> [Task requirements]:
Up to and including the final line, retype each line of the records below, starting with the one that contains "xor gates and".

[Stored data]

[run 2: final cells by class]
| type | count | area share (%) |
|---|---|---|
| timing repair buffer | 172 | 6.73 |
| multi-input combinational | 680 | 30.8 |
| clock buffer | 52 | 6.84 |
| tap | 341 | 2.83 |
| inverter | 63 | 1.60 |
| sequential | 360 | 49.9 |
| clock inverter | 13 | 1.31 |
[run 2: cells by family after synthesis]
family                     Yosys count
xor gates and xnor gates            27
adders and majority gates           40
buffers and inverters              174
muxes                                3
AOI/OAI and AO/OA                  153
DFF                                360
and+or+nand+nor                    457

> [Response]:
xor gates and xnor gates            27
adders and majority gates           40
buffers and inverters              174
muxes                                3
AOI/OAI and AO/OA                  153
DFF                                360
and+or+nand+nor                    457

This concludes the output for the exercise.